GIVEN RECORDS Block Start
## src/verilog/mips_pkg.sv

```systemverilog
package mips_pkg;

  // opcodes
  localparam logic [5:0] OP_RTYPE = 6'h00;
  localparam logic [5:0] OP_J     = 6'h02;
  localparam logic [5:0] OP_BEQ   = 6'h04;
  localparam logic [5:0] OP_BNE   = 6'h05;
  localparam logic [5:0] OP_ADDI  = 6'h08;
  localparam logic [5:0] OP_ADDIU = 6'h09;
  localparam logic [5:0] OP_LUI   = 6'h0f;
  localparam logic [5:0] OP_LW    = 6'h23;
  localparam logic [5:0] OP_SW    = 6'h2b;

  // r-type funct field
  localparam logic [5:0] FN_ADD = 6'h20;
  localparam logic [5:0] FN_SUB = 6'h22;
  localparam logic [5:0] FN_AND = 6'h24;
  localparam logic [5:0] FN_OR  = 6'h25;
  localparam logic [5:0] FN_SLT = 6'h2a;

  typedef struct packed {
    logic       reg_dst;
    logic       jump;
    logic       beq;
    logic       bne;
    logic       mem_to_reg;
    logic [5:0] alu_op;
    logic       mem_write;
    logic       alu_src;
    logic       reg_write;
    logic       ext_op;
  } ctrl_t;

  typedef struct packed {
    logic [31:0] instr;
    logic [31:0] pc_plus4;
  } if_id_t;

  typedef struct packed {
    ctrl_t       ctrl;
    logic [31:0] pc_plus4;
    logic [31:0] rs_val;
    logic [31:0] rt_val;
    logic [31:0] imm;
    logic [5:0]  funct;
    logic [4:0]  rt;
    logic [4:0]  rd;
    logic [25:0] jidx;
  } id_ex_t;

  typedef struct packed {
    logic        mem_to_reg;
    logic        mem_write;
    logic        reg_write;
    logic [31:0] result;
    logic [31:0] store_data;
    logic [4:0]  dst;
  } ex_mem_t;

  typedef struct packed {
    logic        reg_write;
    logic [4:0]  dst;
    logic [31:0] data;
  } mem_wb_t;

endpackage

```

## src/verilog/execute_stage.sv

```systemverilog
`timescale 1ns/10ps

module execute_stage
(
  input  mips_pkg::id_ex_t  i_id_ex,
  output mips_pkg::ex_mem_t o_ex_mem,
  output logic              o_redirect,
  output logic [31:0]       o_target,
  output logic [4:0]        o_dst,
  output logic              o_we
);
  import mips_pkg::*;

  logic [31:0] op_a;
  logic [31:0] op_b;
  logic [31:0] result;
  logic        equal;
  logic        taken;
  logic [31:0] br_target;
  logic [31:0] j_target;

  assign op_a = i_id_ex.rs_val;
  assign op_b = i_id_ex.ctrl.alu_src ? i_id_ex.imm : i_id_ex.rt_val;

  always_comb
  begin
    result = op_a + op_b;
    if (i_id_ex.ctrl.alu_op == OP_RTYPE)
    begin
      case (i_id_ex.funct)
        FN_ADD:  result = op_a + op_b;
        FN_SUB:  result = op_a - op_b;
        FN_AND:  result = op_a & op_b;
        FN_OR:   result = op_a | op_b;
        FN_SLT:  result = {31'b0, $signed(op_a) < $signed(op_b)};
        default: result = '0;
      endcase
    end
    else if (i_id_ex.ctrl.alu_op == OP_LUI)
    begin
      // immediate already sits in the upper half
      result = op_b;
    end
  end

  assign equal     = (i_id_ex.rs_val == i_id_ex.rt_val);
  assign taken     = (i_id_ex.ctrl.beq && equal) || (i_id_ex.ctrl.bne && !equal);
  assign br_target = i_id_ex.pc_plus4 + {i_id_ex.imm[29:0], 2'b00};
  assign j_target  = {i_id_ex.pc_plus4[31:28], i_id_ex.jidx, 2'b00};

  assign o_redirect = taken || i_id_ex.ctrl.jump;
  assign o_target   = i_id_ex.ctrl.jump ? j_target : br_target;

  assign o_dst = i_id_ex.ctrl.reg_dst ? i_id_ex.rd : i_id_ex.rt;
  assign o_we  = i_id_ex.ctrl.reg_write;

  always_comb
  begin
    o_ex_mem.mem_to_reg = i_id_ex.ctrl.mem_to_reg;
    o_ex_mem.mem_write  = i_id_ex.ctrl.mem_write;
    o_ex_mem.reg_write  = i_id_ex.ctrl.reg_write;
    o_ex_mem.result     = result;
    o_ex_mem.store_data = i_id_ex.rt_val;
    o_ex_mem.dst        = o_dst;
  end

endmodule

```
$ cat config.mk
export PLATFORM = sky130hd
export DESIGN_NAME = fpuTop
export DESIGN_NICKNAME = d
export VERILOG_FILES = /design/src/rtl/fpuPkg.sv /design/src/rtl/fpuReqQueue.sv /design/src/rtl/fpuCreditCounter.sv /design/src/rtl/fpuAddSub.sv /design/src/rtl/fpuMulIter.sv /design/src/rtl/fpuNormalizer16.sv /design/src/rtl/fpuSequencer.sv /design/src/rtl/fpuTop.sv
export VERILOG_INCLUDE_DIRS = /design/src /design/src/include
export SDC_FILE = /design/constraint.sdc
export NUM_CORES = 1
export LEC_CHECK = 0
export ABC_AREA = 1
export BUFFER_PORTS_ARGS = -buffer_cell sky130_fd_sc_hd__clkbuf_2
export CAP_MARGIN = 20
export CORE_MARGIN = 5
export CORE_UTILIZATION = 55
export DETAILED_ROUTE_END_ITERATION = 6
export PLACE_DENSITY = 0.8
export SLEW_MARGIN = 20
export SYNTH_ARGS = -nofsm -noshare
export SYNTH_HDL_FRONTEND = slang
export SYNTH_HIERARCHICAL = 1
export SYNTH_SLANG_ARGS = --single-unit
$ cat constraint.sdc
create_clock -name clk -period 31.2 [get_ports clk]
set_input_delay 1.56 -clock clk [delete_from_list [all_inputs] [get_ports clk]]
set_output_delay 1.56 -clock clk [all_outputs]
set_load 0.01 [all_outputs]
$ cat src/include/fpu_params.svh
// Sizing constants for the half-precision arithmetic unit.
`ifndef FPU_PARAMS_SVH
`define FPU_PARAMS_SVH

// Half-precision field layout.
`define FP16_EXPW 5
`define FP16_FRACW 10
`define FP16_BIAS 15
`define FP16_EXP_MAX 30

// Canonical quiet NaN.
`define FP16_QNAN 16'h7E00

// Flow control and iteration sizing.
`define FPU_REQ_DEPTH 4
`define FPU_RES_CREDITS 4
`define FPU_MUL_STEPS 11

`endif

$ cat src/rtl/fpuPkg.sv
// Data types shared across the fp16 arithmetic unit.
`include "fpu_params.svh"

package fpuPkg;

  typedef struct packed {
    logic                    sign;
    logic [`FP16_EXPW-1:0]   exp;
    logic [`FP16_FRACW-1:0]  frac;
  } fp16_t;

  typedef enum logic [1:0] {
    ADD = 2'd0,
    SUB = 2'd1,
    MUL = 2'd2
  } fpuOp_t;

  typedef struct packed {
    fpuOp_t      op;
    fp16_t       a;
    fp16_t       b;
    logic [3:0]  tag;
  } fpuReq_t;

  typedef struct packed {
    logic overflow;
    logic underflow;
    logic inexact;
  } opStatusFlag_t;

  // Value is intPart.frac scaled by 2^(exp - bias), exp is at least 1.
  typedef struct packed {
    logic                        sign;
    logic [1:0]                  intPart;
    logic [2*`FP16_FRACW+1:0]    frac;
    logic [`FP16_EXPW-1:0]       exp;
    logic                        sticky;
    logic                        ovf;
  } fpuUnnorm_t;

  typedef struct packed {
    logic   valid;
    fp16_t  value;
  } fpuSpecial_t;

  typedef struct packed {
    fp16_t          result;
    opStatusFlag_t  flags;
    logic [3:0]     tag;
  } fpuRes_t;

endpackage

$ cat src/rtl/fpuReqQueue.sv
// Request FIFO that hands back one upstream credit for each entry popped.
`timescale 1ns/1ps
`include "fpu_params.svh"

module fpuReqQueue
  import fpuPkg::*;
  (
  input  logic     clk,
  input  logic     rst,
  input  logic     reqValid,
  input  fpuReq_t  req,
  input  logic     pop,
  output fpuReq_t  head,
  output logic     notEmpty,
  output logic     reqCredit
  );

  localparam int PtrW = $clog2(`FPU_REQ_DEPTH);

  fpuReq_t         mem [`FPU_REQ_DEPTH];
  logic [PtrW-1:0] wrPtr;
  logic [PtrW-1:0] rdPtr;
  logic [PtrW:0]   count;
  logic            doWrite;
  logic            doRead;

  // Upstream holds a credit per write, the full check is only a guard.
  assign doWrite = reqValid && (count != (PtrW+1)'(`FPU_REQ_DEPTH));
  assign doRead = pop && notEmpty;

  always_ff @(posedge clk) begin
    if (rst) begin
      wrPtr <= '0;
      rdPtr <= '0;
      count <= '0;
    end else begin
      if (doWrite) wrPtr <= wrPtr + 1'b1;
      if (doRead) rdPtr <= rdPtr + 1'b1;
      case ({doWrite, doRead})
        2'b10:   count <= count + 1'b1;
        2'b01:   count <= count - 1'b1;
        default: count <= count;
      endcase
    end
  end

  always_ff @(posedge clk) begin
    if (doWrite) mem[wrPtr] <= req;
  end

  assign head = mem[rdPtr];
  assign notEmpty = (count != '0);
  // One credit back per popped entry.
  assign reqCredit = doRead;

endmodule

$ cat src/rtl/fpuCreditCounter.sv
// Downstream credit counter gating result delivery.
`timescale 1ns/1ps
`include "fpu_params.svh"

module fpuCreditCounter (
  input  logic clk,
  input  logic rst,
  input  logic consume,
  input  logic resCredit,
  output logic creditAvail
  );

  localparam int CntW = $clog2(`FPU_RES_CREDITS + 1);

  logic [CntW-1:0] count;

  // Send and return together cancel out.
  always_ff @(posedge clk) begin
    if (rst) begin
      count <= CntW'(`FPU_RES_CREDITS);
    end else if (consume && !resCredit && (count != '0)) begin
      count <= count - 1'b1;
    end else if (resCredit && !consume && (count != CntW'(`FPU_RES_CREDITS))) begin
      count <= count + 1'b1;
    end
  end

  assign creditAvail = (count != '0);

endmodule

$ cat src/rtl/fpuAddSub.sv
// Sort, align and add path for fp16 add and subtract.
`timescale 1ns/1ps
`include "fpu_params.svh"

module fpuAddSub
  import fpuPkg::*;
  (
  input  fp16_t        a,
  input  fp16_t        b,
  input  logic         sub,
  output fpuUnnorm_t   unnorm,
  output fpuSpecial_t  special
  );

  localparam int FW = `FP16_FRACW;
  localparam int XW = 2*FW + 2;
  localparam int PadW = XW - FW;

  fp16_t                 bEff;
  fp16_t                 opL;
  fp16_t                 opS;
  logic [`FP16_EXPW-1:0] expL;
  logic [`FP16_EXPW-1:0] expS;
  logic [`FP16_EXPW-1:0] diff;
  logic [XW:0]           sigL;
  logic [XW:0]           sigS;
  logic [XW:0]           sigAligned;
  logic [XW:0]           lost;
  logic [XW+1:0]         sum;
  logic                  sticky;
  logic                  effSub;
  logic                  aNan;
  logic                  bNan;
  logic                  aInf;
  logic                  bInf;

  always_comb begin
    bEff = b;
    bEff.sign = b.sign ^ sub;
    // Larger magnitude goes first.
    if ({a.exp, a.frac} >= {bEff.exp, bEff.frac}) begin
      opL = a;
      opS = bEff;
    end else begin
      opL = bEff;
      opS = a;
    end
    // Subnormals sit at exponent 1.
    expL = (opL.exp == '0) ? `FP16_EXPW'(1) : opL.exp;
    expS = (opS.exp == '0) ? `FP16_EXPW'(1) : opS.exp;
    diff = expL - expS;
    sigL = {opL.exp != '0, opL.frac, PadW'(0)};
    sigS = {opS.exp != '0, opS.frac, PadW'(0)};
    {sigAligned, lost} = {sigS, (XW+1)'(0)} >> diff;
    sticky = |lost;
    effSub = opL.sign ^ opS.sign;
    // Sticky jammed into the LSB keeps subtraction rounding honest.
    if (effSub) begin
      sum = {1'b0, sigL} - {1'b0, sigAligned | (XW+1)'(sticky)};
    end else begin
      sum = {1'b0, sigL} + {1'b0, sigAligned | (XW+1)'(sticky)};
    end
    unnorm.sign = (effSub && (sum == '0)) ? 1'b0 : opL.sign;
    unnorm.intPart = sum[XW+1:XW];
    unnorm.frac = sum[XW-1:0];
    unnorm.exp = expL;
    unnorm.sticky = sticky;
    unnorm.ovf = 1'b0;

    aNan = (a.exp == '1) && (a.frac != '0);
    bNan = (b.exp == '1) && (b.frac != '0);
    aInf = (a.exp == '1) && (a.frac == '0);
    bInf = (b.exp == '1) && (b.frac == '0);
    special.valid = aNan | bNan | aInf | bInf;
    if (aNan || bNan || (aInf && bInf && (a.sign != bEff.sign))) begin
      special.value = `FP16_QNAN;
    end else if (aInf) begin
      special.value = a;
    end else begin
      special.value = bEff;
    end
  end

endmodule
**config.mk**
```make
export PLATFORM = sky130hd
export DESIGN_NAME = sample_router
export DESIGN_NICKNAME = d
export VERILOG_FILES = /design/src/hdl/dsp_pkg.sv /design/src/hdl/ctrl_pkg.sv /design/src/hdl/sample_router.sv
export VERILOG_INCLUDE_DIRS = /design/src /design/src/hdl
export SDC_FILE = /design/constraint.sdc
export NUM_CORES = 1
export LEC_CHECK = 0
export ABC_AREA = 1
export BUFFER_PORTS_ARGS = -buffer_cell sky130_fd_sc_hd__buf_4
export CORE_MARGIN = 8
export CORE_UTILIZATION = 39
export DETAILED_ROUTE_END_ITERATION = 8
export PLACE_DENSITY = 0.89
export SYNTH_ARGS = -nofsm -noshare
export SYNTH_HDL_FRONTEND = slang
export SYNTH_SLANG_ARGS = --single-unit
export TNS_END_PERCENT = 30
```
**constraint.sdc**
```tcl
create_clock -name sys_clk -period 1.35 [get_ports sys_clk]
set_input_delay 0.405 -clock sys_clk [delete_from_list [all_inputs] [get_ports sys_clk]]
set_output_delay 0.405 -clock sys_clk [all_outputs]
set_load 0.005 [all_outputs]
```
`src/hdl/uberclock_macros.svh`:
```
`ifndef UBERCLOCK_MACROS_SVH
`define UBERCLOCK_MACROS_SVH

// ---------------------------------------------------------------------------
// sample path widths
// ---------------------------------------------------------------------------
`define ADC_W          12      // adc and internal sample width
`define PHASE_W        24      // nco phase accumulator, full turn = 2^24

// cordic rotator
`define CORDIC_STAGES  14      // micro-rotation count
`define CORDIC_WW      16      // working width incl guard and fraction bits

// dac side
`define DAC_W          14      // dac word width
`define DAC_MID        8192    // mid-scale code, offset binary zero

// ---------------------------------------------------------------------------
// high-speed capture memory
// ---------------------------------------------------------------------------
`define CAP_DEPTH      512     // samples per capture
`define CAP_AW         9       // log2 of depth

`endif

```
`src/hdl/dsp_pkg.sv`:
```
`include "uberclock_macros.svh"

package dsp_pkg;

    // two's complement sample, used on every internal path
    typedef logic signed [`ADC_W-1:0]   sample_t;

    // nco phase and increment, wraps mod 2^PHASE_W
    typedef logic        [`PHASE_W-1:0] phase_t;

    typedef logic        [`DAC_W-1:0]   dac_word_t;   // offset binary at the pin

    // capture memory word and readback index
    typedef logic signed [15:0]         cap_word_t;   // sample sign-extended
    typedef logic        [`CAP_AW-1:0]  cap_addr_t;

endpackage

```
`src/hdl/cordic_rotator.sv`:
```
`include "uberclock_macros.svh"

module cordic_rotator (
    input  logic             sys_clk,
    input  logic             rst,
    input  dsp_pkg::sample_t i_mag,     // vector length, rotated from (mag, 0)
    input  dsp_pkg::phase_t  i_phase,   // 2^PHASE_W per turn
    output dsp_pkg::sample_t o_cos
);
    import dsp_pkg::*;

    localparam int WW       = `CORDIC_WW;
    localparam int NS       = `CORDIC_STAGES;
    localparam int FRAC     = WW - `ADC_W - 2;            // 2 top bits for cordic gain
    localparam int SHIFT    = 16 + FRAC;                  // q16 gain + fraction bits
    localparam int RND_HALF = 1 << (SHIFT - 1);
    localparam int SAT_MAX  = (1 << (`ADC_W - 1)) - 1;
    localparam int SAT_MIN  = -(1 << (`ADC_W - 1));
    localparam logic signed [17:0] INV_GAIN = 18'sd39797; // 1/1.64676 in q16

    // atan(2^-i) in phase units, 2^24 per turn
    localparam logic signed [`PHASE_W-1:0] ATAN_TBL [0:NS-1] = '{
        2097152, 1238021, 654136, 332050, 166669, 83416, 41718,
        20860, 10430, 5215, 2608, 1304, 652, 326
    };

    logic signed [WW-1:0]       x_pipe [0:NS];
    logic signed [WW-1:0]       y_pipe [0:NS];
    logic signed [`PHASE_W-1:0] z_pipe [0:NS];
    logic signed [WW-1:0]       x_ext;
    logic                       flip;
    logic signed [WW+17:0]      prod;
    logic signed [WW+17:0]      rnd;
    sample_t                    cos_sat;

    assign x_ext = {{2{i_mag[`ADC_W-1]}}, i_mag, {FRAC{1'b0}}};
    assign flip  = i_phase[`PHASE_W-1] ^ i_phase[`PHASE_W-2];  // quadrant 2 or 3

    // ---------------------------------------------------------------------------
    // pre-rotation + micro-rotation pipeline
    // ---------------------------------------------------------------------------
    always_ff @(posedge sys_clk or posedge rst) begin
        if (rst) begin
            for (int i = 0; i <= NS; i++) begin
                x_pipe[i] <= '0;
                y_pipe[i] <= '0;
                z_pipe[i] <= '0;
            end
        end else begin
            // rotate by pi into the right half-plane
            x_pipe[0] <= flip ? -x_ext : x_ext;
            y_pipe[0] <= '0;
            z_pipe[0] <= $signed(i_phase ^ {flip, {(`PHASE_W-1){1'b0}}});
            for (int i = 0; i < NS; i++) begin
                if (z_pipe[i][`PHASE_W-1]) begin       // residual negative, go cw
                    x_pipe[i+1] <= x_pipe[i] + (y_pipe[i] >>> i);
                    y_pipe[i+1] <= y_pipe[i] - (x_pipe[i] >>> i);
                    z_pipe[i+1] <= z_pipe[i] + ATAN_TBL[i];
                end else begin                         // ccw
                    x_pipe[i+1] <= x_pipe[i] - (y_pipe[i] >>> i);
                    y_pipe[i+1] <= y_pipe[i] + (x_pipe[i] >>> i);
                    z_pipe[i+1] <= z_pipe[i] - ATAN_TBL[i];
                end
            end
        end
    end

    // gain compensation, round to sample width
    assign prod = x_pipe[NS] * INV_GAIN;
    assign rnd  = (prod + RND_HALF) >>> SHIFT;

    always_comb begin
        if (rnd > SAT_MAX) begin
            cos_sat = sample_t'(SAT_MAX);
        end else if (rnd < SAT_MIN) begin
            cos_sat = sample_t'(SAT_MIN);
        end else begin
            cos_sat = rnd[`ADC_W-1:0];
        end
    end

    always_ff @(posedge sys_clk or posedge rst) begin
        if (rst) begin
            o_cos <= '0;
        end else begin
            o_cos <= cos_sat;      // total latency STAGES+2
        end
    end

endmodule

```
`src/hdl/nco.sv`:
```
module nco (
    input  logic             sys_clk,
    input  logic             rst,
    input  dsp_pkg::phase_t  i_phase_inc,  // cpu tuning word
    input  dsp_pkg::sample_t i_mag,        // cpu magnitude
    output dsp_pkg::sample_t o_cos
);
    import dsp_pkg::*;

    phase_t phase_acc;

    // ---------------------------------------------------------------------------
    // phase accumulator
    // ---------------------------------------------------------------------------
    // free running, wraps mod 2^PHASE_W
    always_ff @(posedge sys_clk or posedge rst) begin
        if (rst) begin
            phase_acc <= '0;
        end else begin
            phase_acc <= phase_acc + i_phase_inc;
        end
    end

    // mag * cos(phase), fixed pipeline delay
    cordic_rotator rot0 (
        .sys_clk (sys_clk),
        .rst     (rst),
        .i_mag   (i_mag),
        .i_phase (phase_acc),
        .o_cos   (o_cos)
    );

endmodule

```
## config.mk

```make
export PLATFORM = sky130hd
export DESIGN_NAME = dac_formatter
export DESIGN_NICKNAME = d
export VERILOG_FILES = /design/src/hdl/dsp_pkg.sv /design/src/hdl/ctrl_pkg.sv /design/src/hdl/dac_formatter.sv
export VERILOG_INCLUDE_DIRS = /design/src /design/src/hdl
export SDC_FILE = /design/constraint.sdc
export NUM_CORES = 1
export LEC_CHECK = 0
export ABC_CLOCK_PERIOD_IN_PS = 1180
export BUFFER_PORTS_ARGS = -buffer_cell sky130_fd_sc_hd__buf_2
export CAP_MARGIN = 40
export CORE_MARGIN = 3
export CORE_UTILIZATION = 45
export DETAILED_ROUTE_END_ITERATION = 10
export PLACE_DENSITY = 0.9
export SKIP_CTS_REPAIR_TIMING = 1
export SLEW_MARGIN = 20
export SYNTH_ARGS = -nofsm -noshare
export SYNTH_HDL_FRONTEND = slang
export SYNTH_SLANG_ARGS = --single-unit
```

## constraint.sdc

```tcl
create_clock -name sys_clk -period 1.18 [get_ports sys_clk]
set_input_delay 0.059 -clock sys_clk [delete_from_list [all_inputs] [get_ports sys_clk]]
set_output_delay 0.059 -clock sys_clk [all_outputs]
set_load 0.03 [all_outputs]
```
`config.mk`:
```
export PLATFORM = sky130hd
export DESIGN_NAME = eg_top
export DESIGN_NICKNAME = d
export VERILOG_FILES = /design/src/eg_pkg.sv /design/src/eg_atten.sv /design/src/eg_ctrl.sv /design/src/eg_level.sv /design/src/eg_rate.sv /design/src/eg_regs.sv /design/src/eg_top.sv
export SDC_FILE = /design/constraint.sdc
export NUM_CORES = 1
export LEC_CHECK = 0
export BUFFER_PORTS_ARGS = -buffer_cell sky130_fd_sc_hd__buf_2
export CAP_MARGIN = 30
export CORE_MARGIN = 2
export CORE_UTILIZATION = 45
export CTS_BUF_LIST = sky130_fd_sc_hd__clkbuf_2 sky130_fd_sc_hd__clkbuf_4 sky130_fd_sc_hd__clkbuf_8
export DETAILED_ROUTE_END_ITERATION = 12
export MAX_ROUTING_LAYER = met4
export SETUP_SLACK_MARGIN = 0.02
export SLEW_MARGIN = 40
export SYNTH_ARGS = -nofsm -noshare
export SYNTH_HDL_FRONTEND = slang
export SYNTH_HIERARCHICAL = 1
export SYNTH_SLANG_ARGS = --single-unit
```
`constraint.sdc`:
```
create_clock -name clk -period 18.4 [get_ports clk]
set_input_delay 2.76 -clock clk [delete_from_list [all_inputs] [get_ports clk]]
set_output_delay 2.76 -clock clk [all_outputs]
set_load 0.03 [all_outputs]
```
GIVEN RECORDS Block End
WORK TASK: From the material above, copy each line that includes the word "internal".

RESPONSE FOR THIS EXERCISE:
`define ADC_W          12      // adc and internal sample width
    // two's complement sample, used on every internal path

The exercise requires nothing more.